# Bruce Lee's Original Style



## brianbarton (Jan 24, 2002)

I was speaking the other day with my Taekwon-Do instructor who seems to know a lot about famous martial artists.

He spoke breifly about Bruce Lee's original style and how it didn't have any kicks that were higher than waist level.  Because of this Bruce learnt jumping jumping kicks from a student of another style.

Can anyone elaborate on this.


----------



## Cthulhu (Jan 24, 2002)

Bruce's first serious study in martial arts came from Yip Man's Wing Chun.  Typically, the few kicks in the style are generally delivered below the waist.  However, it's a simple matter to raise the height of any kick, provided the flexibility (and opportunity) is there.

Lee reportedly learned many of his high kicks from Northern kung fu systems.  When in the U.S. he formed a relationship with Jhoon Rhee, but it is highly doubtful that he learned any kicks from Rhee, having already developed a repertoire of high kicks from the northern kung fu systems, and possibly Muay Thai and Savate as well.

Cthulhu


----------



## arnisador (Feb 1, 2002)

> _Originally posted by Cthulhu _
> *Bruce's first serious study in martial arts came from Yip Man's Wing Chun. *



This is expanded on in another thread.


----------



## DJDragon (Apr 17, 2002)

In an interview, Chuck Norris says that while training with Bruce Lee, he taught him some high kicks.

I've also heard, high kicks for Bruce were only on screen.  In a street fight, he recommend that the foot shouldn't be brought above waist hight, and kicks should be aimed to the legs and groin area.

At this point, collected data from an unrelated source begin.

--- config.mk ---
export PLATFORM = sky130hd
export DESIGN_NAME = exec_sequencer_flat
export DESIGN_NICKNAME = d
export VERILOG_FILES = /design/src/rtl/exec_sequencer_pkg.sv /design/src/rtl/exec_sequencer_if.sv /design/src/rtl/exec_sequencer_pc_next_sel.sv /design/src/rtl/exec_sequencer.sv /design/src/flat_wrapper.sv
export SDC_FILE = /design/constraint.sdc
export NUM_CORES = 1
export LEC_CHECK = 0
export CAP_MARGIN = 40
export CELL_PAD_IN_SITES_DETAIL_PLACEMENT = 1
export CELL_PAD_IN_SITES_GLOBAL_PLACEMENT = 1
export CORE_ASPECT_RATIO = 0.7
export CORE_MARGIN = 2
export CORE_UTILIZATION = 37
export DETAILED_ROUTE_END_ITERATION = 10
export GPL_ROUTABILITY_DRIVEN = 0
export PLACE_DENSITY = 0.87
export SLEW_MARGIN = 10
export SYNTH_ARGS = -nofsm -noshare
export SYNTH_HDL_FRONTEND = slang
export SYNTH_SLANG_ARGS = --single-unit
--- constraint.sdc ---
create_clock -name clk -period 2.5 [get_ports clk]
set_input_delay 0.375 -clock clk [delete_from_list [all_inputs] [get_ports clk]]
set_output_delay 0.375 -clock clk [all_outputs]
set_load 0.005 [all_outputs]
--- src/rtl/exec_sequencer_pkg.sv ---
// ---------------------------------------------------------------------------
// exec_sequencer_pkg : shared states, branch/memory-select encodings, widths
// Revision: 1.0
// ---------------------------------------------------------------------------
`default_nettype none

package exec_sequencer_pkg;

  localparam int OPCODE_W = 5;
  localparam int INSTR_W  = 17;

  typedef enum logic [2:0] {
    ST_FETCH = 3'd0,
    ST_EXEC  = 3'd1,
    ST_MEM   = 3'd2,
    ST_NEXT  = 3'd3,
    ST_HALT  = 3'd4
  } state_e;

  localparam logic [1:0] BS_INC   = 2'b00;
  localparam logic [1:0] BS_ZCOND = 2'b01;
  localparam logic [1:0] BS_REG   = 2'b10;
  localparam logic [1:0] BS_JMP   = 2'b11;

  localparam logic [1:0] MD_ALU = 2'b00;
  localparam logic [1:0] MD_MEM = 2'b01;
  localparam logic [1:0] MD_IN  = 2'b10;

endpackage

`default_nettype wire

--- src/rtl/exec_sequencer_if.sv ---
// ---------------------------------------------------------------------------
// exec_sequencer_if : instruction-fetch and data-memory handshake bundle
// Revision: 1.0
// ---------------------------------------------------------------------------
`default_nettype none

interface exec_sequencer_if #(
  parameter int PC_W = 8
);
  import exec_sequencer_pkg::*;

  logic               imem_req;
  logic               imem_ack;
  logic [PC_W-1:0]    imem_addr;
  logic [INSTR_W-1:0] imem_rdata;
  logic               dmem_req;
  logic               dmem_ack;
  logic               dmem_we;

  modport master (
    output imem_req, imem_addr, dmem_req, dmem_we,
    input  imem_ack, imem_rdata, dmem_ack
  );

  modport slave (
    input  imem_req, imem_addr, dmem_req, dmem_we,
    output imem_ack, imem_rdata, dmem_ack
  );

endinterface

`default_nettype wire

--- src/rtl/exec_sequencer_pc_next_sel.sv ---
// ---------------------------------------------------------------------------
// pc_next_sel : combinational next-pc selection from branch select and flags
// Revision: 1.0
// ---------------------------------------------------------------------------
`default_nettype none

module pc_next_sel
  import exec_sequencer_pkg::*;
#(
  parameter int PC_W = 8
) (
  input  logic [PC_W-1:0] pc_i,
  input  logic [PC_W-1:0] tgt_i,
  input  logic [1:0]      bs_i,
  input  logic            ps_i,
  input  logic            zero_i,
  output logic [PC_W-1:0] pc_next_o
);

  logic [PC_W-1:0] pc_inc;

  // Increment wraps naturally at 2^PC_W.
  assign pc_inc = pc_i + PC_W'(1);

  always_comb begin
    pc_next_o = pc_inc;
    unique case (bs_i)
      BS_INC:   pc_next_o = pc_inc;
      BS_ZCOND: pc_next_o = zero_i ? tgt_i : pc_inc;
      BS_REG:   pc_next_o = tgt_i;
      BS_JMP:   pc_next_o = (ps_i && zero_i) ? pc_inc : tgt_i;
      default:  pc_next_o = pc_inc;
    endcase
  end

endmodule

`default_nettype wire

--- src/rtl/exec_sequencer.sv ---
// ---------------------------------------------------------------------------
// exec_sequencer : fetch/execute/memory/next-pc control FSM with mem timeout
// Optional retired-instruction counter: EXEC_SEQUENCER_PERF_CNT_EN
// Revision: 1.0
// ---------------------------------------------------------------------------
`default_nettype none

module exec_sequencer
  import exec_sequencer_pkg::*;
#(
  parameter int PC_W   = 8,
  parameter int MEM_TO = 15
) (
  input  logic               clk,
  input  logic               rst_n,
  exec_sequencer_if.master   mem_bus,
  output logic [INSTR_W-1:0] ir_o,
  input  logic [1:0]         bs_i,
  input  logic               ps_i,
  input  logic               rw_i,
  input  logic               mw_i,
  input  logic [1:0]         md_i,
  input  logic               zero_i,
  input  logic [PC_W-1:0]    tgt_i,
  output logic               rf_we_o,
  output logic [PC_W-1:0]    pc_o,
  output logic               fault_o
`ifdef EXEC_SEQUENCER_PERF_CNT_EN
  ,
  output logic [15:0]        retired_cnt_o
`endif
);

  localparam int             CNT_W     = (MEM_TO > 1) ? $clog2(MEM_TO) : 1;
  localparam logic [CNT_W-1:0] C_TO_LAST = CNT_W'(MEM_TO - 1);

  state_e             state_q, state_d;
  logic               run_q;
  logic [INSTR_W-1:0] ir_q, ir_d;
  logic [PC_W-1:0]    pc_q, pc_d, pc_next;
  logic [CNT_W-1:0]   to_cnt_q, to_cnt_d;
  logic               fault_q, fault_d;
  logic [1:0]         bs_q;
  logic               ps_q, zero_q;
  logic [PC_W-1:0]    tgt_q;
  logic               imem_req, dmem_req, dmem_we, rf_we, mem_op;

  assign mem_op = mw_i | (md_i != MD_ALU);

  pc_next_sel #(.PC_W(PC_W)) u_pc_next_sel (
    .pc_i      (pc_q),
    .tgt_i     (tgt_q),
    .bs_i      (bs_q),
    .ps_i      (ps_q),
    .zero_i    (zero_q),
    .pc_next_o (pc_next)
  );

  always_comb begin
    state_d  = state_q;
    ir_d     = ir_q;
    pc_d     = pc_q;
    to_cnt_d = '0;
    fault_d  = fault_q;
    imem_req = 1'b0;
    dmem_req = 1'b0;
    dmem_we  = 1'b0;
    rf_we    = 1'b0;
    unique case (state_q)
      // run_q holds off the first fetch until one edge after reset release.
      ST_FETCH: begin
        imem_req = run_q;
        if (run_q && mem_bus.imem_ack) begin
          ir_d    = mem_bus.imem_rdata;
          state_d = ST_EXEC;
        end
      end
      ST_EXEC: begin
        if (mem_op) begin
          state_d = ST_MEM;
        end else begin
          rf_we   = rw_i;
          state_d = ST_NEXT;
        end
      end
      ST_MEM: begin
        dmem_req = 1'b1;
        dmem_we  = mw_i;
        if (mem_bus.dmem_ack) begin
          rf_we   = rw_i;
          state_d = ST_NEXT;
        end else if (to_cnt_q == C_TO_LAST) begin
          fault_d = 1'b1;
          state_d = ST_HALT;
        end else begin
          to_cnt_d = to_cnt_q + CNT_W'(1);
        end
      end
      ST_NEXT: begin
        pc_d    = pc_next;
        state_d = ST_FETCH;
      end
      ST_HALT: state_d = ST_HALT;
      default: state_d = ST_HALT;
    endcase
  end

  always_ff @(posedge clk or negedge rst_n) begin
    if (!rst_n) begin
      state_q  <= ST_FETCH;
      run_q    <= 1'b0;
      ir_q     <= '0;
      pc_q     <= '0;
      to_cnt_q <= '0;
      fault_q  <= 1'b0;
      bs_q     <= '0;
      ps_q     <= 1'b0;
      zero_q   <= 1'b0;
      tgt_q    <= '0;
    end else begin
      state_q  <= state_d;
      run_q    <= 1'b1;
      ir_q     <= ir_d;
      pc_q     <= pc_d;
      to_cnt_q <= to_cnt_d;
      fault_q  <= fault_d;
      // Branch inputs are captured as EXEC ends so NEXT never sees later changes.
      if (state_q == ST_EXEC) begin
        bs_q   <= bs_i;
        ps_q   <= ps_i;
        zero_q <= zero_i;
        tgt_q  <= tgt_i;
      end
    end
  end

`ifdef EXEC_SEQUENCER_PERF_CNT_EN
  logic [15:0] retired_cnt_q;

  always_ff @(posedge clk or negedge rst_n) begin
    if (!rst_n) begin
      retired_cnt_q <= '0;
    end else if ((state_q == ST_NEXT) && (retired_cnt_q != 16'hFFFF)) begin
      retired_cnt_q <= retired_cnt_q + 16'd1;
    end
  end

  assign retired_cnt_o = retired_cnt_q;
`endif

  assign mem_bus.imem_req  = imem_req;
  assign mem_bus.imem_addr = pc_q;
  assign mem_bus.dmem_req  = dmem_req;
  assign mem_bus.dmem_we   = dmem_we;
  assign ir_o              = ir_q;
  assign rf_we_o           = rf_we;
  assign pc_o              = pc_q;
  assign fault_o           = fault_q;

endmodule

`default_nettype wire

--- src/flat_wrapper.sv ---
// flat-port wrapper written by rule: the top's interface ports become plain ports
module exec_sequencer_flat import exec_sequencer_pkg::*;
#(
  parameter int PC_W   = 8,
  parameter int MEM_TO = 15
)
  (clk, rst_n, ir_o, bs_i, ps_i, rw_i, mw_i, md_i, zero_i, tgt_i, rf_we_o, pc_o, fault_o, mem_bus_imem_req, mem_bus_imem_addr, mem_bus_dmem_req, mem_bus_dmem_we, mem_bus_imem_ack, mem_bus_imem_rdata, mem_bus_dmem_ack);
  exec_sequencer_if #(.PC_W(PC_W)) mem_bus_i ();
  input  logic clk;
  input  logic rst_n;
  output logic [INSTR_W-1:0] ir_o;
  input  logic [1:0] bs_i;
  input  logic ps_i;
  input  logic rw_i;
  input  logic mw_i;
  input  logic [1:0] md_i;
  input  logic zero_i;
  input  logic [PC_W-1:0] tgt_i;
  output logic rf_we_o;
  output logic [PC_W-1:0] pc_o;
  output logic fault_o;
  output wire logic [$bits(mem_bus_i.imem_req)-1:0] mem_bus_imem_req;
  output wire logic [$bits(mem_bus_i.imem_addr)-1:0] mem_bus_imem_addr;
  output wire logic [$bits(mem_bus_i.dmem_req)-1:0] mem_bus_dmem_req;
  output wire logic [$bits(mem_bus_i.dmem_we)-1:0] mem_bus_dmem_we;
  input wire logic [$bits(mem_bus_i.imem_ack)-1:0] mem_bus_imem_ack;
  input wire logic [$bits(mem_bus_i.imem_rdata)-1:0] mem_bus_imem_rdata;
  input wire logic [$bits(mem_bus_i.dmem_ack)-1:0] mem_bus_dmem_ack;
  assign mem_bus_imem_req = mem_bus_i.imem_req;
  assign mem_bus_imem_addr = mem_bus_i.imem_addr;
  assign mem_bus_dmem_req = mem_bus_i.dmem_req;
  assign mem_bus_dmem_we = mem_bus_i.dmem_we;
  assign mem_bus_i.imem_ack = mem_bus_imem_ack;
  assign mem_bus_i.imem_rdata = mem_bus_imem_rdata;
  assign mem_bus_i.dmem_ack = mem_bus_dmem_ack;
  exec_sequencer #(.PC_W(PC_W), .MEM_TO(MEM_TO)) u_core (.clk(clk), .rst_n(rst_n), .mem_bus(mem_bus_i), .ir_o(ir_o), .bs_i(bs_i), .ps_i(ps_i), .rw_i(rw_i), .mw_i(mw_i), .md_i(md_i), .zero_i(zero_i), .tgt_i(tgt_i), .rf_we_o(rf_we_o), .pc_o(pc_o), .fault_o(fault_o));
endmodule
Yosys cells after proc, flatten, opt, wreduce, memory -nomap -nowiden
Cells that the tools add are included.
- register bits: 46
- output and inout port bits: 38
- logic and storage cells: 48
- add/subtract/negate cells: 2
- equal/unequal tests: 9
- multiplexer cells: 17
- bitwise logic cells: 2
- reductions and logical operators: 8
- operators by type and width (operator ; number):
    $pmux 8 s4 ; 1
    $mux 8 ; 2
    $mux 4 ; 3
    $pmux 3 s4 ; 1
    $mux 3 ; 3
    $add 8x1->8 const B ; 1
    $eq 3x2->1 const B ; 2
    $mux 1 ; 6
    $add 4x1->4 const B ; 1
    $eq 2x2->1 const B ; 2
    $eq 4x4->1 const B ; 1
    $reduce_and 2->1 ; 2
    $eq 3x1->1 const B ; 1
    $logic_not 3->1 ; 1
    $ne 3x2->1 const B ; 1
    $reduce_and 3->1 ; 1
    $eq 2x1->1 const B ; 1
    $logic_and 1x1->1 ; 2
    $logic_not 2->1 ; 1
    $ne 2x1->1 const B ; 1
    $pmux 1 s2 ; 1
    $reduce_bool 2->1 ; 1
    $not 1->1 ; 1
    $or 1x1->1 ; 1

Depth between registers and ports, before layout
Gate-level depths: netlist (run 1).
- word-level depth: 4
- mapped depth: 6
- depth with buffers taken out: 6

Modules after synthesis
Synthesis (run 1) repeated with hierarchy kept, for this count alone.
- cells, all modules: 160
- area total of the unflattened synthesis: 2168.3 um2
- modules (own cells, without submodules) (module ; times used ; cells an instance ; area an instance (um2) ; sequential area each (um2)):
    exec_sequencer ; 1 ; 124 ; 1899.3 ; 1151.1
    pc_next_sel ; 1 ; 36 ; 269.0 ; 0.0

Worst setup path after synthesis (run 1)
No wires, ideal clock.
- path type: register to output
- from: register u_core.state_q[0]
- to: output port rf_we_o
- arrival: 1.156 ns
- setup slack: 0.969 ns
- cell stages (with the launch flop): 5
- path through: dfrtp_1 -> or3b_1 -> inv_2 -> a22oi_1 -> nor2b_1
- word-level cells in the longest chain between the ends: 2
- elaborated cells on any way between the ends: 3
- classes of those cells: eq/ne (2); mux (1)
- ends and longest elaborated chain (what ; line ; RTL):
    start, declared ; exec_sequencer.sv:37 ; state_e state_q, state_d;
    start signal, assigned ; exec_sequencer.sv:121 ; state_q <= state_d;
    $eq 3x2->1 / $eq 3x1->1 (equally long branches) ; exec_sequencer.sv:69 ; unique case (state_q)
    $pmux 1 s2 * ; exec_sequencer.sv:69 ;
    end, declared ; flat_wrapper.sv:19 ; output logic rf_we_o;
Mark *: on every way between the ends. The rest lies on a longest branch, timed or not.

Final worst setup path (run 1)
Same ends and word-level chain as after synthesis.

==> run metrics, run 1 <==
Max clock buf depth 2; status finished, final reports clean; Chip Height 67.3 um; Hold WS 0.472 ns; post-synthesis mux area share 17.5%; # port buffers 74; layout cell share with drive strength beyond 1 20.2%; simple-gate portion of the synthesized area 11.7%; Total Neg Setup Slack 0 ns; final period utilization 95.4%; drt pass-1 iters 4; Placed Cells 307; busiest grt layer met2; Post-Route WL 5.43 mm; largest family of logic cells by synthesized area multiplexers; post-layout util 55.5%; post-route antenna net violation count 0; initial antenna violation count 0; Critical Path AT 2.01 ns; Initial Utilization 39.4%; DR DRC count 0; GR met2 Demand/Resource 31.3%; Clock Sinks 46; total CTS buffers 5; total vias in the final route 1,604; Cell variety after synth 39; Final setup viols 0; vias in the first global route 1,706; M3 GR Usage 7.92%; Worst Setup Start Kind flip-flop; CP max FO 5; WP data required 2.12 ns; Setup crit end rf_we_o; final hold vios 0; first-pass GRT wire length 8.85 mm; compound-cell area share of the yosys netlist 9.11%; Final Non-Filler Cells 314; PwrDens 769 nW/um^2; synth cell count leaders dfrtp_1 (46), mux2_2 (20), mux2_4 (9), nor2_1 (9), o21ai_0 (9); Final Max Tran Viols 0; Top-Level Pins 75; Core ar. 5370 um^2; nets 283; R2R setup slack 0.77 ns; largest net degree at the start of global routing 20; detailed placement HPWL 4.12 mm; Fillers 555; Leakage 1.27 nW; share of the synthesized area in the top cell type 54.4%; Worst-Skew Late Latency 0.29 ns; Post-Synth Adder-Cell Area 1.78%; residual overflow from global routing 0; Total GRT Usage 18.6%; fin crit period 2.38 ns; CTS tree built; ANT cells 0; crit path launch u_core.state_q[0]$_DFFE_PN0P_; area of the multi-input gates 862 um^2; Die X 94.4 um; Reg2Reg Capture Point u_core.mem_bus.imem_addr[3]$_DFFE_PN0P_; most area-consuming cells after synthesis dfrtp_1 (54%), mux2_2 (11%), mux2_4 (6.4%); Peak supply drop 0.425 mV; xor/xnor share of the synthesized area 0.414%; YS warnings 0; number of vias per cell 5.11; Reg area 1150 um^2; Post-Syn Area 2110 um^2; FF-to-FF Start u_core.bs_q[0]$_DFFE_PN0P_; number of DRC markers in iteration 0 36; WS Path Type flip-flop to primary output; Synth Instances 170; top-count cell post-synth dfrtp_1; P&R area growth vs syn 40.8%; Synth area leader dfrtp_1; R2R cell count 4; Fin Clk Skew 0.0105 ns; Seq cells post-synth 46; Synthesized Nets 210; EDFF count, synth 0; Rows 22; fmax 419 MHz; RSZ-0062 raised after global routing false; Main synth FF type dfrtp_1; Root Buffer clkbuf_8; critical path capture point type primary output; syn_area_per_cell 12.4 um^2; wire per inst 17.3 um; Clk pin slew, worst setup/hold paths 0.07 ns; # Max-Cap Violations 0; H-tree depth 2; GR Layer Usage met1 22.5%; die area 6350 um^2; ys async rst share 100%; worst hold path class flip-flop to flip-flop; register area share after synthesis 54.4%
==> state kept, by name (all words and copies together) (netlist names) <==
| signal | count |
|---|---|
| u_core.bs_q | 2 |
| u_core.fault_o | 1 |
| u_core.state_q | 3 |
| u_core.mem_bus.imem_addr | 8 |
| u_core.zero_q | 1 |
| u_core.to_cnt_q | 4 |
| u_core.ps_q | 1 |
| u_core.tgt_q | 8 |
| u_core.run_q | 1 |
| u_core.ir_o | 17 |
==> what timing repair did <==
action                     CTS  global route
setup endpoints to repair    0             1
gates resized for setup      0             4
hold buffers                 1             0
hold endpoints to repair     4             0
buffers inserted             0             0
==> power breakdown <==
part	internal [W]	switching, W
clock	0.000214	0.000237
combinational	0.000490	0.000257
sequential	0.000929	0.000162
total	0.00163	0.000656
==> cell usage in the layout (no fill, tap or decap), drive strengths merged, types with 2 or more instances in the layout <==
| cell type | count |
|---|---|
| a31oi | 2 |
| inv | 5 |
| a22oi | 2 |
| nor2 | 9 |
| o211ai | 4 |
| a21oi | 7 |
| o21ai | 9 |
| a2bb2oi | 2 |
| mux2 | 29 |
| nand3 | 6 |
| nor3 | 2 |
| dfrtp | 46 |
| or2 | 3 |
| buf | 4 |
| o22ai | 3 |
| and4 | 2 |
| clkdlybuf4s50 | 73 |
| ha | 3 |
| clkbuf | 6 |
| nand2 | 8 |
| and2 | 3 |
==> stage by stage <==
| step | total power, W | instance area [um^2] | worst slack, ns |
|---|---|---|---|
| detailed placement | 0.00186 | 2880 | 0.343 |
| CTS | 0.00231 | 2970 | 0.0719 |
| floorplan | 0.00144 | 2110 | 0.969 |
| finish | 0.00229 | 2980 | 0.115 |
| global placement | 0.00182 | 2880 | 0.370 |
| global route | 0.00243 | 2980 | 0.000439 |
==> kinds of logic (layout without fill, tap and decap cells) <==
group                    after synthesis  in the layout
buffers and inverters                 17             89
flip-flops                            46             46
multiplexers                          30             30
AO/OA/AOI/OAI                         31             31
AND/OR/NAND/NOR                       41             41
other                                  1              1
adder cells (fa/ha/maj)                3              3
XOR/XNOR                               1              1
==> cell type report <==
| cell class | count | area share [%] |
|---|---|---|
| sequential | 46 | 38.8 |
| multi-input combinational | 107 | 29.0 |
| timing repair buffer | 78 | 25.8 |
| tap | 72 | 3.03 |
| clock buffer | 6 | 2.77 |
| inverter | 5 | 0.631 |
==> how the worst min path moves through the flow <==
stage / from / end / slack, ns / cells past startpoint
after floorplan: rst_n / u_core.bs_q[0]$_DFFE_PN0P_ / 0.08 / 0
after global placement: rst_n / u_core.tgt_q[3]$_DFFE_PN0P_ / 0.30 / 1
after detailed placement: rst_n / u_core.tgt_q[3]$_DFFE_PN0P_ / 0.31 / 1
after CTS: u_core.fault_o$_DFFE_PN0P_ / u_core.fault_o$_DFFE_PN0P_ / 0.48 / 1
after global routing: u_core.fault_o$_DFFE_PN0P_ / u_core.fault_o$_DFFE_PN0P_ / 0.51 / 1
final: u_core.fault_o$_DFFE_PN0P_ / u_core.fault_o$_DFFE_PN0P_ / 0.47 / 1
==> per-layer routing <==
layer  routed length, um  share of wire [%]
met5                   0                  0
met4                  43               0.79
met3                 515                9.5
met2                2510                 46
met1                2360                 43
==> critical path, stage by stage (launching register included) <==
cell,delay (ns)
dfrtp_2,0.44
or3b_4,0.42
inv_2,0.09
a22oi_1,0.12
nor2b_1,0.14
clkdlybuf4s50_1,0.51
No activity file was read; power rests on OpenSTA's default activity.
==> run 2, diff against run 1 <==
Settings changed: CORE_UTILIZATION 37 to 25, CTS_BUF_LIST set to sky130_fd_sc_hd__clkbuf_4, PLACE_DENSITY 0.87 to 0.64.
==> run 2 against run 1 <==
Core utilization decreased by 19 points. Fmax increased by 5.3%. Worst setup slack improved by 0.12 ns. Count of clock-buffer cells in the layout decreased by 1. Critical endpoint is now mem_bus_dmem_we. Highest routed layer unchanged.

He believed that high kicks were an easy opportunity for an opponent to unbalance you.


----------



## Cthulhu (Apr 17, 2002)

> _Originally posted by DJDragon _
> 
> *In an interview, Chuck Norris says that while training with Bruce Lee, he taught him some high kicks.
> 
> ...



Norris's comments were either taken out of context or exaggerated.  Norris may have _shown_ Lee some high kicks, but he certainly never _taught_ Lee any high kicks.  Lee's high kicks came almost exclusively from Northern kung fu systems, most of which he learned shortly before he left Hong Kong.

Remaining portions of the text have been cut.